Installation view of Frank Lloyd Wright at 150: Unpacking the Archive.
Jonathan Muzikar/The Museum of Modern Art Installation view of "Frank Lloyd Wright at 150: Unpacking the Archive"

It’s all about the drawing. I am talking about a specific drawing, the one that Frank Lloyd Wright did in 1888 when he was trying to get a job from the man he later came to call his “lieber meister,” or dear master, Louis Sullivan. Based on a house that McKim, Mead & White designed in Massachusetts, it is a pencil sketch of a façade. Wright outlined its roof and the edges of the walls, as well as the detailing around the door and windows, with sure and precise lines, while he indicated the masses with tones whose blurring and weight gives a sense of the design’s volumes. I have rarely seen an architect—let alone one who was 21 at the time—sketch with more assurance and clarity, evoking a design of great polish and beauty with such evocative economy.

Frank Lloyd Wright Rosenwald school
©Frank Lloyd Wright Foundation Frank Lloyd Wright's 1928 design for a Rosenwald School

The drawing introduces Frank Lloyd Wright at 150: Unpacking the Archive, an exhibition that celebrates not only Wright’s 150th birthday, but also the Museum of Modern Art’s (where the show is on display) and the Avery Library at Columbia University’s joint acquisition of the Wright’s archive from the Frank Lloyd Wright Foundation in 2012. It is, truth be told, the ultimate nerdfest for architecture lovers, although there are also some serious social messages to be found, like the unearthing and display of the “Rosenwald School” that Wright designed as part of a program to provide schooling for African-American children. But what the exhibition really shows is just one beautiful drawing after another, ranging from sketches to presentation drawings to working drawings.

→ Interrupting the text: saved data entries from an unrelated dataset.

What follows belongs to an exercise in optimizing a design on an open flow for small area; a production flow would make more cautious choices.
Where RTL was checked, it was by simulation tests only, not by an equivalence proof against the original.
Power and IR drop assume default switching activity. The clock port is modelled as an ideal driver; clocking choices that lean on that would not hold on a real chip.

==> job 4035: inputs <==
==> flow/design.v (excerpt) <==
module ep_top (
    input  logic        clk,
    input  logic        rst_n,
    input  logic [31:0] trn_rd_i,
    input  logic        trn_rsof_n_i,
    input  logic        trn_reof_n_i,
    input  logic        trn_rsrc_rdy_n_i,
    output logic        trn_rdst_rdy_n_o,
    output logic [31:0] trn_td_o,
    output logic        trn_tsof_n_o,
    output logic        trn_teof_n_o,
    output logic        trn_tsrc_rdy_n_o,
    input  logic        trn_tdst_rdy_n_i,
    input  logic [15:0] cfg_completer_id_i
);
==> module ep_top, before the edit <==
module ep_top (
    input  logic        clk,
    input  logic        rst_n,
    input  logic [31:0] trn_rd_i,
    input  logic        trn_rsof_n_i,
    input  logic        trn_reof_n_i,
    input  logic        trn_rsrc_rdy_n_i,
    output logic        trn_rdst_rdy_n_o,
    output logic [31:0] trn_td_o,
    output logic        trn_tsof_n_o,
    output logic        trn_teof_n_o,
    output logic        trn_tsrc_rdy_n_o,
    input  logic        trn_tdst_rdy_n_i,
    input  logic [15:0] cfg_completer_id_i
);
    localparam logic [3:0] S_CLR  = 4'b0000;   
    localparam logic [3:0] S_DW0  = 4'b0001;
    localparam logic [3:0] S_RD1  = 4'b0010;
    localparam logic [3:0] S_WR1  = 4'b0011;
    localparam logic [3:0] S_RD2  = 4'b0100;
    localparam logic [3:0] S_WR2  = 4'b0101;
    localparam logic [3:0] S_WR3  = 4'b0110;   
    localparam logic [3:0] S_SKIP = 4'b0111;
    localparam logic [3:0] S_B0   = 4'b1000;
    localparam logic [3:0] S_B1   = 4'b1001;
    localparam logic [3:0] S_B2   = 4'b1010;
    localparam logic [3:0] S_B3   = 4'b1011;
    localparam logic [3:0] S_RDW  = 4'b1100;   
    localparam logic [4:0] PTR_FIRST = 5'b00001;
    localparam logic [4:0] PTR_LAST  = 5'b10000;   
    localparam logic [31:0] ID_LL = {ID_REG_VALUE[7:0], ID_REG_VALUE[15:8],
                                     ID_REG_VALUE[23:16], ID_REG_VALUE[31:24]};
    logic [3:0]  state;
    logic [4:0]  ptr;         
    logic [31:0] hdr_q;       
    logic [3:0]  be_q;
    logic [1:0]  attr_q;
    logic [4:0]  addr;
    logic        addr_zero;
    logic        hit;
    logic        rx_on;
    logic        beat_ok;
    logic        tx_ok;
    logic [6:0]  fmt_type;
    logic        one_dw;
    logic [31:0] head;
    logic [31:0] rd_word;
    logic [31:0] cap_en;
    logic [3:0]  cap_b0;
    logic [3:0]  cap_b1;
    logic        cap;
    logic        ld_dw0;
    logic        ld_dw1;
    logic        ld_dw2;
    logic [3:0]  wr_be;
    assign addr      = hdr_q[6:2];
    assign addr_zero = (addr == 5'd0);
    assign hit       = (ptr == addr) || addr_zero;
    assign fmt_type  = trn_rd_i[30:24];
    assign one_dw    = (trn_rd_i[9:0] == 10'd1);
    assign rx_on            = !state[3] && (state != S_CLR) && (state != S_WR3 || hit);
    assign trn_rdst_rdy_n_o = !rx_on;
    assign beat_ok          = rx_on && !trn_rsrc_rdy_n_i;
    assign trn_tsrc_rdy_n_o = !(state[3] && !state[2]);
    assign trn_tsof_n_o     = state[1] || state[0];
    assign trn_teof_n_o     = !(state[1] && state[0]);
    assign tx_ok            = !trn_tsrc_rdy_n_o && !trn_tdst_rdy_n_i;
    assign wr_be = (state == S_WR3 && !trn_rsrc_rdy_n_i && ptr == addr) ? be_q : 4'b0000;
    ep_mem_access i_mem (
        .clk       (clk),
        .keep_i    ((state == S_CLR) ? 4'b0000 : ~wr_be),
        .wr_be_i   (wr_be),
        .wr_data_i (trn_rd_i),
        .head_o    (head)
    );
    always_ff @(posedge clk) begin
        if (!rst_n)
            ptr <= PTR_FIRST;
        else
            ptr <= {ptr[3:0], ptr[4] ^ ptr[2]};
    end
    always_ff @(posedge clk) begin
        if (!rst_n) begin
            state <= S_CLR;
        end else begin
            case (state)
                S_CLR: if (ptr == PTR_LAST) state <= S_DW0;
                S_DW0: begin
                    if (beat_ok && !trn_rsof_n_i && trn_reof_n_i) begin
                        if (one_dw && fmt_type == FMT_TYPE_MRD32)
                            state <= S_RD1;
                        else if (one_dw && fmt_type == FMT_TYPE_MWR32)
                            state <= S_WR1;
                        else
                            state <= S_SKIP;
                    end
                end
                S_RD1:  if (beat_ok) state <= trn_reof_n_i ? S_RD2 : S_DW0;
                S_WR1:  if (beat_ok) state <= trn_reof_n_i ? S_WR2 : S_DW0;
                S_RD2:  if (beat_ok) state <= trn_reof_n_i ? S_SKIP : S_B0;
                S_WR2:  if (beat_ok) state <= trn_reof_n_i ? S_WR3 : S_DW0;
                S_WR3:  if (beat_ok) state <= trn_reof_n_i ? S_SKIP : S_DW0;
                S_SKIP: if (beat_ok && !trn_reof_n_i) state <= S_DW0;
                S_B0:   if (tx_ok) state <= S_B1;
                S_B1:   if (tx_ok) state <= S_B2;
                S_B2:   if (tx_ok) state <= S_RDW;
                S_RDW:  if (hit) state <= S_B3;
                S_B3:   if (tx_ok) state <= S_DW0;
                default: state <= S_CLR;
            endcase
        end
    end
    assign cap    = (state == S_RDW) && hit;
    assign cap_b1 = {4{cap}} & be_q;
    assign cap_b0 = cap_b1 & {4{!addr_zero}};
    assign ld_dw0 = (state == S_DW0);
    assign ld_dw1 = (state == S_RD1) || (state == S_WR1);
    assign ld_dw2 = (state == S_RD2) || (state == S_WR2);
    always_comb begin
        for (int i = 0; i < 32; i++) begin
            cap_en[i]  = ID_LL[i] ? cap_b1[3 - i/8] : cap_b0[3 - i/8];
            rd_word[i] = ID_LL[i] ? (head[i] || addr_zero) : head[i];
        end
    end
    ep_rx_engine i_rx (
        .clk       (clk),
        .trn_rd_i  (trn_rd_i),
        .ld_dw0_i  (ld_dw0),
        .ld_dw1_i  (ld_dw1),
        .ld_dw2_i  (ld_dw2),
        .cap_i     (cap),
        .cap_en_i  (cap_en),
        .rd_word_i (rd_word),
        .hdr_q_o   (hdr_q)
    );
    always_ff @(posedge clk) begin
        if (ld_dw0)
            attr_q <= trn_rd_i[13:12];
        if (ld_dw1)
            be_q <= trn_rd_i[3:0];
    end
    ep_tx_engine i_tx (
        .beat_i             (state[1:0]),
        .hdr_q_i            (hdr_q),
        .attr_i             (attr_q),
        .be_i               (be_q),
        .cfg_completer_id_i (cfg_completer_id_i),
        .trn_td_o           (trn_td_o)
    );
endmodule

A different scholar curated each of the exhibition’s 12 sections, and each section keys off one particular image they found in the archives. Some of these exhibition triggers are projects that are less well known, such as the Rosenwald School, while others are a particular drawing of an otherwise well-known project, like the planting plan for the Darwin Martin House in Buffalo.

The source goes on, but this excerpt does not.